Tiens-toi donc sur le pinacle du temple, afin que de là-haut tu sois en vue et que tes paroles soient entendues de tout le peuple et des païens qui sont accourus en foule pour la fête». Lorsqu’il fut monté au sommet du temple, les scribes et les pharisiens lui crièrent d’en-bas: «Juste en qui nous devons avoir confiance, puisque le peuple se trompe en suivant Jésus le Crucifié, annonce nous qui est ce Jésus». Jacques répondit alors à haute voix: «Pourquoi m’interrogez-vous sur le Fils de l’homme? Il est assis maintenant au ciel à la droite de la Grande Puissance et il reviendra sur les nuées du ciel pour juger l’univers avec justice.» Beaucoup furent alors convaincus par le témoignage de Jacques et criaient: «Hosanna au Fils de David!» Mais les scribes et les pharisiens grinçaient les dents de rage et s’écriaient: «ô, même le Juste a été égaré». Et ils accomplirent la prophétie écrite par Isaïe: «Enlevons le Juste, parce qu’il nous est insupportable» (Is. 3, 10).

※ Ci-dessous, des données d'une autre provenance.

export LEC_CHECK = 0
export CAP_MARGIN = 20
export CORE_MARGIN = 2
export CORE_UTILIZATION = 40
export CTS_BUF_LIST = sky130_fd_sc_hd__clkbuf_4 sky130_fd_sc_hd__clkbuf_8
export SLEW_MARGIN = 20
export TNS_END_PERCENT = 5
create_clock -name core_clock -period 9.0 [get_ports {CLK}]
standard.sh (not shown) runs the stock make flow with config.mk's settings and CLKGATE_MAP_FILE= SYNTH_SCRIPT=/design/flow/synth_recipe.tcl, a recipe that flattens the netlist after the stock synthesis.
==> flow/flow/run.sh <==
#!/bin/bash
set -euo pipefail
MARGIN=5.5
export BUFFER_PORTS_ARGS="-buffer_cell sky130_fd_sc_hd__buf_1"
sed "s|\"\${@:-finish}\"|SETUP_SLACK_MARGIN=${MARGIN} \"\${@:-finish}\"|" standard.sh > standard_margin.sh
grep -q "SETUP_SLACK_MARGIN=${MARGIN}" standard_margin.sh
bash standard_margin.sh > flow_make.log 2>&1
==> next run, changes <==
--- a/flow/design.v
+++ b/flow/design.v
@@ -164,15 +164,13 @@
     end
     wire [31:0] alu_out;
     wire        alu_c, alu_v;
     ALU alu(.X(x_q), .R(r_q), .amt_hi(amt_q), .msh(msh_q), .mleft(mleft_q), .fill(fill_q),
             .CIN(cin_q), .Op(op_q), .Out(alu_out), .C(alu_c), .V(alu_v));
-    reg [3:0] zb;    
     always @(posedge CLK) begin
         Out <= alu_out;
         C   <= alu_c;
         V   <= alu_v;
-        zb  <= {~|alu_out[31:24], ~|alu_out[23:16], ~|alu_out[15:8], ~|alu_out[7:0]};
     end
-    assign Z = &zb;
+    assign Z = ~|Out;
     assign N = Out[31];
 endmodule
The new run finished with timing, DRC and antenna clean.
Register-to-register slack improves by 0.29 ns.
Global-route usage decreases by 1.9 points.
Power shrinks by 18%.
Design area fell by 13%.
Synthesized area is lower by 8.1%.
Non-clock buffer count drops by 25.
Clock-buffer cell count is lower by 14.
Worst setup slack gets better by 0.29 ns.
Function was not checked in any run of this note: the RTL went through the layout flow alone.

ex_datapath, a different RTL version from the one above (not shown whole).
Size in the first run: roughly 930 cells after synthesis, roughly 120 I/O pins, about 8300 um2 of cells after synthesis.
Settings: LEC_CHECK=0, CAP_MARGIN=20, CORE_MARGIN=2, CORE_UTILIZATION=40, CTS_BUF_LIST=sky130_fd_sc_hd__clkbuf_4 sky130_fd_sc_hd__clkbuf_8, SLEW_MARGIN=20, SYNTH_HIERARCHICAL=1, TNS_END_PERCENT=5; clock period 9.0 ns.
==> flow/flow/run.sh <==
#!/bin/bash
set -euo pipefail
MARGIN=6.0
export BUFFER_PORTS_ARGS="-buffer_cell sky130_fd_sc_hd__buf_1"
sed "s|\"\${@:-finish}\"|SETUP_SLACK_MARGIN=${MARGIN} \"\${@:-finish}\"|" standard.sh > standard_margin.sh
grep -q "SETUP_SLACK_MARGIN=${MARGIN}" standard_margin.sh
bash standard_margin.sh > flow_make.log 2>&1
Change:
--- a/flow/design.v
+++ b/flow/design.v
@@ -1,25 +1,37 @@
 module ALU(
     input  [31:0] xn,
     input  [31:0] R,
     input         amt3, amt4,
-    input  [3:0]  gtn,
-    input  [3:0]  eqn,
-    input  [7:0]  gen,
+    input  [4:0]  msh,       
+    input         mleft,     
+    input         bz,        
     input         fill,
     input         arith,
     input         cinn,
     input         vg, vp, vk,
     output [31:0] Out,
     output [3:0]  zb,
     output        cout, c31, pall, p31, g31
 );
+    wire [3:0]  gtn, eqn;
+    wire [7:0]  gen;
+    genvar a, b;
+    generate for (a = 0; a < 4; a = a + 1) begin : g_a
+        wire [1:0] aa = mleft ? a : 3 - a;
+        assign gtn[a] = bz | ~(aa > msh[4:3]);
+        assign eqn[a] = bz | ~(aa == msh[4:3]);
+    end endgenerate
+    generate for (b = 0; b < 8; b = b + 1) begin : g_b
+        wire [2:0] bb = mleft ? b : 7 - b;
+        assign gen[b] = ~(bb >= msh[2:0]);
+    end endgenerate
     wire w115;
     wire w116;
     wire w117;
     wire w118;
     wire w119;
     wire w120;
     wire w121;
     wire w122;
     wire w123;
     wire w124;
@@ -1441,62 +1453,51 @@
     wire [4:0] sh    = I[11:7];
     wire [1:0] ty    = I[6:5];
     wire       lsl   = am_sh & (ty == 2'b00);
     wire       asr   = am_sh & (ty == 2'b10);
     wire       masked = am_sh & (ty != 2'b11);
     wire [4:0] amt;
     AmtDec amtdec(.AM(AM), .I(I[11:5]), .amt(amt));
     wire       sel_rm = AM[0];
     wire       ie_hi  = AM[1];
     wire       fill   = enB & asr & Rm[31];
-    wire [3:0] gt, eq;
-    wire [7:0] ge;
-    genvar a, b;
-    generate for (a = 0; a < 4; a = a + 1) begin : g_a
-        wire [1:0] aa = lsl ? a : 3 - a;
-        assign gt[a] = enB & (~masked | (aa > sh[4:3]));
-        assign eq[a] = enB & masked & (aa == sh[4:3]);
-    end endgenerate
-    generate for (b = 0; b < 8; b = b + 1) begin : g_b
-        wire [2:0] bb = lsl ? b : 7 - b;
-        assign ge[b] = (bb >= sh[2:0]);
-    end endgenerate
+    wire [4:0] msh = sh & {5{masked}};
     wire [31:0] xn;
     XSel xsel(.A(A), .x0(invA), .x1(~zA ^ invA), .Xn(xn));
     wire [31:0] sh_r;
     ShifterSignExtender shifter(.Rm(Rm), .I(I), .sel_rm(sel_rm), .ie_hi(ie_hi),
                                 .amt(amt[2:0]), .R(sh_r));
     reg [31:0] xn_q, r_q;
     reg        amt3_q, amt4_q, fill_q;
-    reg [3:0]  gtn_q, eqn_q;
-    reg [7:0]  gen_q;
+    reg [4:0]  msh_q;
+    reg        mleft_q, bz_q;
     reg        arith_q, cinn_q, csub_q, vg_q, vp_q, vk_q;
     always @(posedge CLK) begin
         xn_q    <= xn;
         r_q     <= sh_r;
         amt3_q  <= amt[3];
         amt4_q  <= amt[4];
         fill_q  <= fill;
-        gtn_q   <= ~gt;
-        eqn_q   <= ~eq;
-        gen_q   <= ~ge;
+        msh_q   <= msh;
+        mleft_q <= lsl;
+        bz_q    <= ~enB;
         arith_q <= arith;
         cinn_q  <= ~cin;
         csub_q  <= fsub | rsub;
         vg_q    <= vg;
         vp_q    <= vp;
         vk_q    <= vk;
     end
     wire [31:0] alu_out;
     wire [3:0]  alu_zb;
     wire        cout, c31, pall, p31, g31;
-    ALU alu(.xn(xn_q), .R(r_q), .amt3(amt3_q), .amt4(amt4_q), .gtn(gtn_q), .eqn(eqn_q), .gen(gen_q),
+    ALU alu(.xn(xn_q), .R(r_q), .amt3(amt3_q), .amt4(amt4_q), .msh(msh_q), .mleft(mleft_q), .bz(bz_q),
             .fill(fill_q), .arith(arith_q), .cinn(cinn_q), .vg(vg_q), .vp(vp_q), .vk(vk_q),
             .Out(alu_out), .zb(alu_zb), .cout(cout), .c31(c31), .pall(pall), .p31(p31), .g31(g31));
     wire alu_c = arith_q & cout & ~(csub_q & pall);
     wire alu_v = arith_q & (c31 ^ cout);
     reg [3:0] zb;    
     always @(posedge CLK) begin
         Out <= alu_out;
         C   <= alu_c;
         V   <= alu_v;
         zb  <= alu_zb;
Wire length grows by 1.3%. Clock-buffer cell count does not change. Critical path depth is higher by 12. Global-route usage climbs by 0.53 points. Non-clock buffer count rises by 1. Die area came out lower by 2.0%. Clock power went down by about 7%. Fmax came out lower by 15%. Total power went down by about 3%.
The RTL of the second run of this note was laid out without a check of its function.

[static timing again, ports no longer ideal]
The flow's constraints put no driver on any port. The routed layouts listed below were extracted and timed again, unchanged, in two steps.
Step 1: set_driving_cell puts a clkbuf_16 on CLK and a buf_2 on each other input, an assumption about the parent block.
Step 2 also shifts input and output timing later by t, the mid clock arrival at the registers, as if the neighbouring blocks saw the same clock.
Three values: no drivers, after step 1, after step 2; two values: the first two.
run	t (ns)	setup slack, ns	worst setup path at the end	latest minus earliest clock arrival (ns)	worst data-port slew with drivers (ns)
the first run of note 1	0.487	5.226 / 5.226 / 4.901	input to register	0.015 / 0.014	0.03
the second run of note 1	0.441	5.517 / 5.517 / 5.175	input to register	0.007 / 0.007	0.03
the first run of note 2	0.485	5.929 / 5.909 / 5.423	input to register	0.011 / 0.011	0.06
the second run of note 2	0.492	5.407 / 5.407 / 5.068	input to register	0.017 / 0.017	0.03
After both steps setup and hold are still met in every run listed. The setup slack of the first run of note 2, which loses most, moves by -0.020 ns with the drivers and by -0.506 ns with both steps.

Ils se ruèrent donc vers le pinacle du temple et jetèrent en bas le Juste. Jacques ne mourut pas en tombant, malgré la hauteur; mais s’étant retourné et mis à genoux, il cria vers Dieu: «Je t’en prie, Seigneur Dieu Père, pardonne-leur car ils ne savent pas ce qu’il font». Tandis qu’il priait ainsi pour ses bourreaux, à l’exemple du Christ et de saint Étienne (cf. Luc 23, 34; Act. 7, 59-60), les juifs le lapidaient. L’un d’entre eux, devenu furieux en voyant la charité inébranlable du Juste, prit le bâton avec lequel il foulait les étoffes et lui en frappa la tête. C’est ainsi que Jacques le Juste rendit témoignage. On l’enterra sur les lieux mêmes, près du temple. Jacques était si admirable et si renommé pour sa vertu que les juifs les plus raisonnables virent dans son martyre la cause immédiate du siège et de la ruine de Jérusalem en l’an 70. [Il faut distinguer saint Jacques, fils d’Alphée (9 oct.) apôtre et frère de l’Évangéliste saint Matthieu; saint Jacques le frère du Seigneur, commémoré aujourd’hui et le dimanche qui suit la Nativité; et Jacques, fils de Zébédée et frère de saint Jean le Théologien (30 avril).]